• **LISTED RECORDS**:
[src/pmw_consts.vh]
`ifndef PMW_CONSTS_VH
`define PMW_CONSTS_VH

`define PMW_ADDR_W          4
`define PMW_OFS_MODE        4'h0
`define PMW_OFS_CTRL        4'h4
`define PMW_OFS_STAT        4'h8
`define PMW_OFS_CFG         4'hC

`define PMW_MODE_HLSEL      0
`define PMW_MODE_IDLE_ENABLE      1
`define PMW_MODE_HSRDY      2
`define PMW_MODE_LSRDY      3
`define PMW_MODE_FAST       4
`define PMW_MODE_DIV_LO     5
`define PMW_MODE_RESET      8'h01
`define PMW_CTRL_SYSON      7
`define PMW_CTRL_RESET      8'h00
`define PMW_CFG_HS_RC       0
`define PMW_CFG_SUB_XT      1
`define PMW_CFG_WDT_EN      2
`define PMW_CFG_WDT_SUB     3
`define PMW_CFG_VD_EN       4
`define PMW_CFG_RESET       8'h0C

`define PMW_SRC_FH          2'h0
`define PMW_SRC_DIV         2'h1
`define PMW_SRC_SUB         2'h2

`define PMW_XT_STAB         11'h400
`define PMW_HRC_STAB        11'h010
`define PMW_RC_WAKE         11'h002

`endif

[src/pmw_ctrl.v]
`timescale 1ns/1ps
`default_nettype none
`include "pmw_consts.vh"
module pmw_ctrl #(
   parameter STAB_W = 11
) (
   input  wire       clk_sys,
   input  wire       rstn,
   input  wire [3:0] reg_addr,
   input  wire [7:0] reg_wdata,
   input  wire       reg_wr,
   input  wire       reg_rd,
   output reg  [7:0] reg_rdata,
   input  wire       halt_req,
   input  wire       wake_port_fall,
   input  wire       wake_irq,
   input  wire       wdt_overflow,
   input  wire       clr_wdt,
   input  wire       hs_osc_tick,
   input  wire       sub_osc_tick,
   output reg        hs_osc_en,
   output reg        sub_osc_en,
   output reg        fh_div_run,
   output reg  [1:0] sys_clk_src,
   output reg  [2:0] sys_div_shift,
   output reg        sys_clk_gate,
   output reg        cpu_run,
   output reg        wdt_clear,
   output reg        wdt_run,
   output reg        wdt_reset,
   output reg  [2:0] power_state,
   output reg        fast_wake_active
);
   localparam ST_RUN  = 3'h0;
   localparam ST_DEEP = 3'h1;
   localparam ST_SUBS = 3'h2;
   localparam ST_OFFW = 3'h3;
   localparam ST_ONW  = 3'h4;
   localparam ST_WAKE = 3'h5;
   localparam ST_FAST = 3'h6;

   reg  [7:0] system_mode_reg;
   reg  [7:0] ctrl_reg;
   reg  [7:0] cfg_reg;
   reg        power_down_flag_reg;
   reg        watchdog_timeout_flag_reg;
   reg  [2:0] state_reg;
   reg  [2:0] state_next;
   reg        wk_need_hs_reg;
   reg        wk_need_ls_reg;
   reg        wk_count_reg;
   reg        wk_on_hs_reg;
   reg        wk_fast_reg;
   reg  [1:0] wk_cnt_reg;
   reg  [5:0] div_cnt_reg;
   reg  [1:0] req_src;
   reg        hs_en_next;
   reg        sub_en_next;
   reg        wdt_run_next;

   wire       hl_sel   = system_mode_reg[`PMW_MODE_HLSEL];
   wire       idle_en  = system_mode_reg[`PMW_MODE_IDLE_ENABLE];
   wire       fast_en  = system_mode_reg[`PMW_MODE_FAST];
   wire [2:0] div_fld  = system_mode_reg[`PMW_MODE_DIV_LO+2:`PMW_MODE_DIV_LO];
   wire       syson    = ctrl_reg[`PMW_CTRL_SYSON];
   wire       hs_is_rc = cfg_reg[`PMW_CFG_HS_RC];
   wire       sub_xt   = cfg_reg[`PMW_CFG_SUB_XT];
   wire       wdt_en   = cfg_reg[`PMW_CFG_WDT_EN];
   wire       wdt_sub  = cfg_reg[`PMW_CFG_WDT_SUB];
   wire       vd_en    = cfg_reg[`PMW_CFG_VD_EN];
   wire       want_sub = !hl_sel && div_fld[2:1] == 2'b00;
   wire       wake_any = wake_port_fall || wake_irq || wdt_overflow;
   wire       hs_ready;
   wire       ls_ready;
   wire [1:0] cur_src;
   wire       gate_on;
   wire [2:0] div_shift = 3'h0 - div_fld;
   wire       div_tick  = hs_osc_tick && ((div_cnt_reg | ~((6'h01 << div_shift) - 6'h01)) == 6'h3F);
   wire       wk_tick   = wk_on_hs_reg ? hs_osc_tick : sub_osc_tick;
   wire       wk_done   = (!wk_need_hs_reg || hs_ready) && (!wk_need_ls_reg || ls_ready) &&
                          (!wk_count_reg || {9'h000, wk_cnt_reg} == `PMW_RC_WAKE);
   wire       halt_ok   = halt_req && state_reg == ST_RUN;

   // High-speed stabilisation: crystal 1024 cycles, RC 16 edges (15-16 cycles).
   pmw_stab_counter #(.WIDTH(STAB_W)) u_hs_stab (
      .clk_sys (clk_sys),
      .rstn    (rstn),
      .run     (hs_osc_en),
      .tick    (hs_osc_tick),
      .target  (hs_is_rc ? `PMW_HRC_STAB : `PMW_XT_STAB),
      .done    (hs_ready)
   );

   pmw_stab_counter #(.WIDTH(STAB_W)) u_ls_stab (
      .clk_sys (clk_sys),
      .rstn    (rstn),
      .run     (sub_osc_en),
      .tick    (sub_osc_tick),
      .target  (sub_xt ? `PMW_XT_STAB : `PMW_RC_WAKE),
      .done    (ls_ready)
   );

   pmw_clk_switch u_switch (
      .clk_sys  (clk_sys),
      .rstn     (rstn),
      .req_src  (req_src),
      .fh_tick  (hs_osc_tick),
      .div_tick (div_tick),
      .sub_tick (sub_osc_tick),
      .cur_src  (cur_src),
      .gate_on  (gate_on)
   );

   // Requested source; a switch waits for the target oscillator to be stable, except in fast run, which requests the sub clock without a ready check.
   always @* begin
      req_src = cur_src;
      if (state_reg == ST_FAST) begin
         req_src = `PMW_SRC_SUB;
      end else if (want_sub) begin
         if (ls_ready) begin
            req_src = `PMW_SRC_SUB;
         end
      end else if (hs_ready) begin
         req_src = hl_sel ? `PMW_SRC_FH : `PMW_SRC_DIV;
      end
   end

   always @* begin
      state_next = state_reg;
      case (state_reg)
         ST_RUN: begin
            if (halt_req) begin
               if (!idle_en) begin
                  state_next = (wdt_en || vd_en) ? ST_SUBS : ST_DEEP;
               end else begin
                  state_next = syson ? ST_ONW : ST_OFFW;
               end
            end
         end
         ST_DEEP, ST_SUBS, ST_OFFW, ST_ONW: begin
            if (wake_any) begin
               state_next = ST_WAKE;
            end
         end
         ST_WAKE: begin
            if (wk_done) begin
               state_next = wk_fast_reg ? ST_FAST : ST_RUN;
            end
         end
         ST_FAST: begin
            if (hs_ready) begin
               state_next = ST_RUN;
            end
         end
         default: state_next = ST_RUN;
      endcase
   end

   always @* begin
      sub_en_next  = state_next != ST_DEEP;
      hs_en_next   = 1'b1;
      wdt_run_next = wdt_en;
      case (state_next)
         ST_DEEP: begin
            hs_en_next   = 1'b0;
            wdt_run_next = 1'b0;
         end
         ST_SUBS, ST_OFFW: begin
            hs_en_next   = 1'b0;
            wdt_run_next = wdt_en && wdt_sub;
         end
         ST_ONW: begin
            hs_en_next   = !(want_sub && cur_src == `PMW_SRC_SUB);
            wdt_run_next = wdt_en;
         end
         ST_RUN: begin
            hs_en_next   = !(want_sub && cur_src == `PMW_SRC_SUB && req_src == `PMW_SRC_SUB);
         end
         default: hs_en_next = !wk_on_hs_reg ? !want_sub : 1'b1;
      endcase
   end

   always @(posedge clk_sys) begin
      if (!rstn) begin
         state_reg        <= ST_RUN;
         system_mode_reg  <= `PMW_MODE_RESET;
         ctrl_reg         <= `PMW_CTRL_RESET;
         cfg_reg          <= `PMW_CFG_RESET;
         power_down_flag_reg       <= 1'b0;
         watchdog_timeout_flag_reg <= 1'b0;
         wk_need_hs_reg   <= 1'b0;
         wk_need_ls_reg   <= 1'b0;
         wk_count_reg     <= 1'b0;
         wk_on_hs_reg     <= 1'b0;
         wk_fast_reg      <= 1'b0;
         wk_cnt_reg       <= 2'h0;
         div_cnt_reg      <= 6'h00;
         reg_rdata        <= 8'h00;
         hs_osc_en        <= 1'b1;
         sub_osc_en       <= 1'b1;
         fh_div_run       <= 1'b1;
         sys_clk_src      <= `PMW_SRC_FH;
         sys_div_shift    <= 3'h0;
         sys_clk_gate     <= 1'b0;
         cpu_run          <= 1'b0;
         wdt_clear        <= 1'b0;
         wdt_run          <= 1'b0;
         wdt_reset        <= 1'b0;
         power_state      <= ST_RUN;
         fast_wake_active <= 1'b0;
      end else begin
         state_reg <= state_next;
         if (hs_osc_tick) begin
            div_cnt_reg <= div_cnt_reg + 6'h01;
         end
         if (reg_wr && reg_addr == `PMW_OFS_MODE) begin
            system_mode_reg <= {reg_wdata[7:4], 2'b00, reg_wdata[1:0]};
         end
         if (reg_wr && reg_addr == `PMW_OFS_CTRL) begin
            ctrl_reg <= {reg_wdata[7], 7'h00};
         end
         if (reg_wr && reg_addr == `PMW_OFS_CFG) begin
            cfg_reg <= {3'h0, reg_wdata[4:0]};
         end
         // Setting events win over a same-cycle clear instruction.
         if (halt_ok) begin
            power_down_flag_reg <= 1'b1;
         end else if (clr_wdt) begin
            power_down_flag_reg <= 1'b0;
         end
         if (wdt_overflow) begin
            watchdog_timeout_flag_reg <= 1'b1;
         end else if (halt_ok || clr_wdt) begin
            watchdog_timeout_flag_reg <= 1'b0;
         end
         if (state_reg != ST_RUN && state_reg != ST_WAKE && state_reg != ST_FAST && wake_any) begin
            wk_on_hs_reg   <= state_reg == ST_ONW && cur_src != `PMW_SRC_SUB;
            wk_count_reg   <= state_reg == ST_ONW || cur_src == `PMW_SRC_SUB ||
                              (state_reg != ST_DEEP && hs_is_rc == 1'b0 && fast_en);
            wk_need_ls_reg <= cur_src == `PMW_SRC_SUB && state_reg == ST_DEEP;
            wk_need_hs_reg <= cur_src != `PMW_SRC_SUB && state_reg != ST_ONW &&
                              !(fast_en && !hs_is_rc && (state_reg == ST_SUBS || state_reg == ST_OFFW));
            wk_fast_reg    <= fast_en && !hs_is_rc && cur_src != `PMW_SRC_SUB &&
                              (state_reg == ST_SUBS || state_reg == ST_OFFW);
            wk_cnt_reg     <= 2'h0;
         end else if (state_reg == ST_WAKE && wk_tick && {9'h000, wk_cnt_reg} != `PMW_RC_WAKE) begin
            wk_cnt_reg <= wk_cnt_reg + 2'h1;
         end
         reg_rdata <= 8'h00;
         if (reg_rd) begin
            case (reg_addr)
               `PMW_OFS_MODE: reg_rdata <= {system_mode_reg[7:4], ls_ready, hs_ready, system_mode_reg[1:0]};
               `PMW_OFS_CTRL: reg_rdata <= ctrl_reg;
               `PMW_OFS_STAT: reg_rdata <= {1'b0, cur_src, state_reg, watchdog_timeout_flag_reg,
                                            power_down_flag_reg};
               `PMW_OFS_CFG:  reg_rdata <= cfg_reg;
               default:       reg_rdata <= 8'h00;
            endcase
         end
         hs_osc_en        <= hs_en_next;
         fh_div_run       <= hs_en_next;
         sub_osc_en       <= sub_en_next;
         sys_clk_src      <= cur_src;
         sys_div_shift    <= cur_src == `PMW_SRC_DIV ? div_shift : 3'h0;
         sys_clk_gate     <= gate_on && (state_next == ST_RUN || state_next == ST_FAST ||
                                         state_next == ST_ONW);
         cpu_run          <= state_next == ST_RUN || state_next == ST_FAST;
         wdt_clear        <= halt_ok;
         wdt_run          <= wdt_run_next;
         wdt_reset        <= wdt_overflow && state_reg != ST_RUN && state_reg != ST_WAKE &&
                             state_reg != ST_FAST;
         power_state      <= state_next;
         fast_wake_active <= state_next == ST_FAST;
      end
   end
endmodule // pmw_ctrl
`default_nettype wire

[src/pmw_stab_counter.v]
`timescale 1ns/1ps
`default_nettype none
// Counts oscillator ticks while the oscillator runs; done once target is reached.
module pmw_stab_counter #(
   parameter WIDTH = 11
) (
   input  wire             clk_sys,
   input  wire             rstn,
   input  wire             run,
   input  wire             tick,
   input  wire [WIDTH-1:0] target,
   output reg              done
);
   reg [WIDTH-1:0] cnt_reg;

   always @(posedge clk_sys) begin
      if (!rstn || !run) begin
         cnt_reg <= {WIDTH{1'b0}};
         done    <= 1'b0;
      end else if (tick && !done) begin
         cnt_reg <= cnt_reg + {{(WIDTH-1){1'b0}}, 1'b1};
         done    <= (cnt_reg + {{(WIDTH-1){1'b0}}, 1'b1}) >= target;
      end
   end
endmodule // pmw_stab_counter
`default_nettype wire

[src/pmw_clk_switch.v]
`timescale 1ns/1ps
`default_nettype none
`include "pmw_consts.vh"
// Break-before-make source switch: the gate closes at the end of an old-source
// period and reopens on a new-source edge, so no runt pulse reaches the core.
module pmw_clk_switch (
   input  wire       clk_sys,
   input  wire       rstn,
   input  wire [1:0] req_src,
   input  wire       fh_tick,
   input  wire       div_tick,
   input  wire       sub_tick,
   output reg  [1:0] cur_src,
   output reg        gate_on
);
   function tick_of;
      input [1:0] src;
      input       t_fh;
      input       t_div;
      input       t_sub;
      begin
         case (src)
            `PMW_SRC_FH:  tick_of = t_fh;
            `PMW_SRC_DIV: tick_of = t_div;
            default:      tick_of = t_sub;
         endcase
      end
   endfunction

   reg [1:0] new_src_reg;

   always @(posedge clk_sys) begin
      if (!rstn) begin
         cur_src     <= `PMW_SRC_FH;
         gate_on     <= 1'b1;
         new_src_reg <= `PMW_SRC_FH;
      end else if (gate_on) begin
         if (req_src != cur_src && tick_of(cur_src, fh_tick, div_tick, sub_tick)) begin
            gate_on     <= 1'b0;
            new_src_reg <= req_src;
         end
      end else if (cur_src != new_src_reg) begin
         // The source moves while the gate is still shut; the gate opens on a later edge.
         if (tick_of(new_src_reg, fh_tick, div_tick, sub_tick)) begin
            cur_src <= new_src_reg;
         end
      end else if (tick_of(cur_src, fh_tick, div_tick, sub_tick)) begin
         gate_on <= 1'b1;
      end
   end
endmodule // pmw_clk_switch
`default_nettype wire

• **ASSIGNMENT**: Working from the material above, restate word for word the lines between the line with "<= (cnt_reg +" and the line with "of an old-source", both included, and only those.

• **ANSWER FOR THIS EXERCISE**:
         done    <= (cnt_reg + {{(WIDTH-1){1'b0}}, 1'b1}) >= target;
      end
   end
endmodule // pmw_stab_counter
`default_nettype wire

[src/pmw_clk_switch.v]
`timescale 1ns/1ps
`default_nettype none
`include "pmw_consts.vh"
// Break-before-make source switch: the gate closes at the end of an old-source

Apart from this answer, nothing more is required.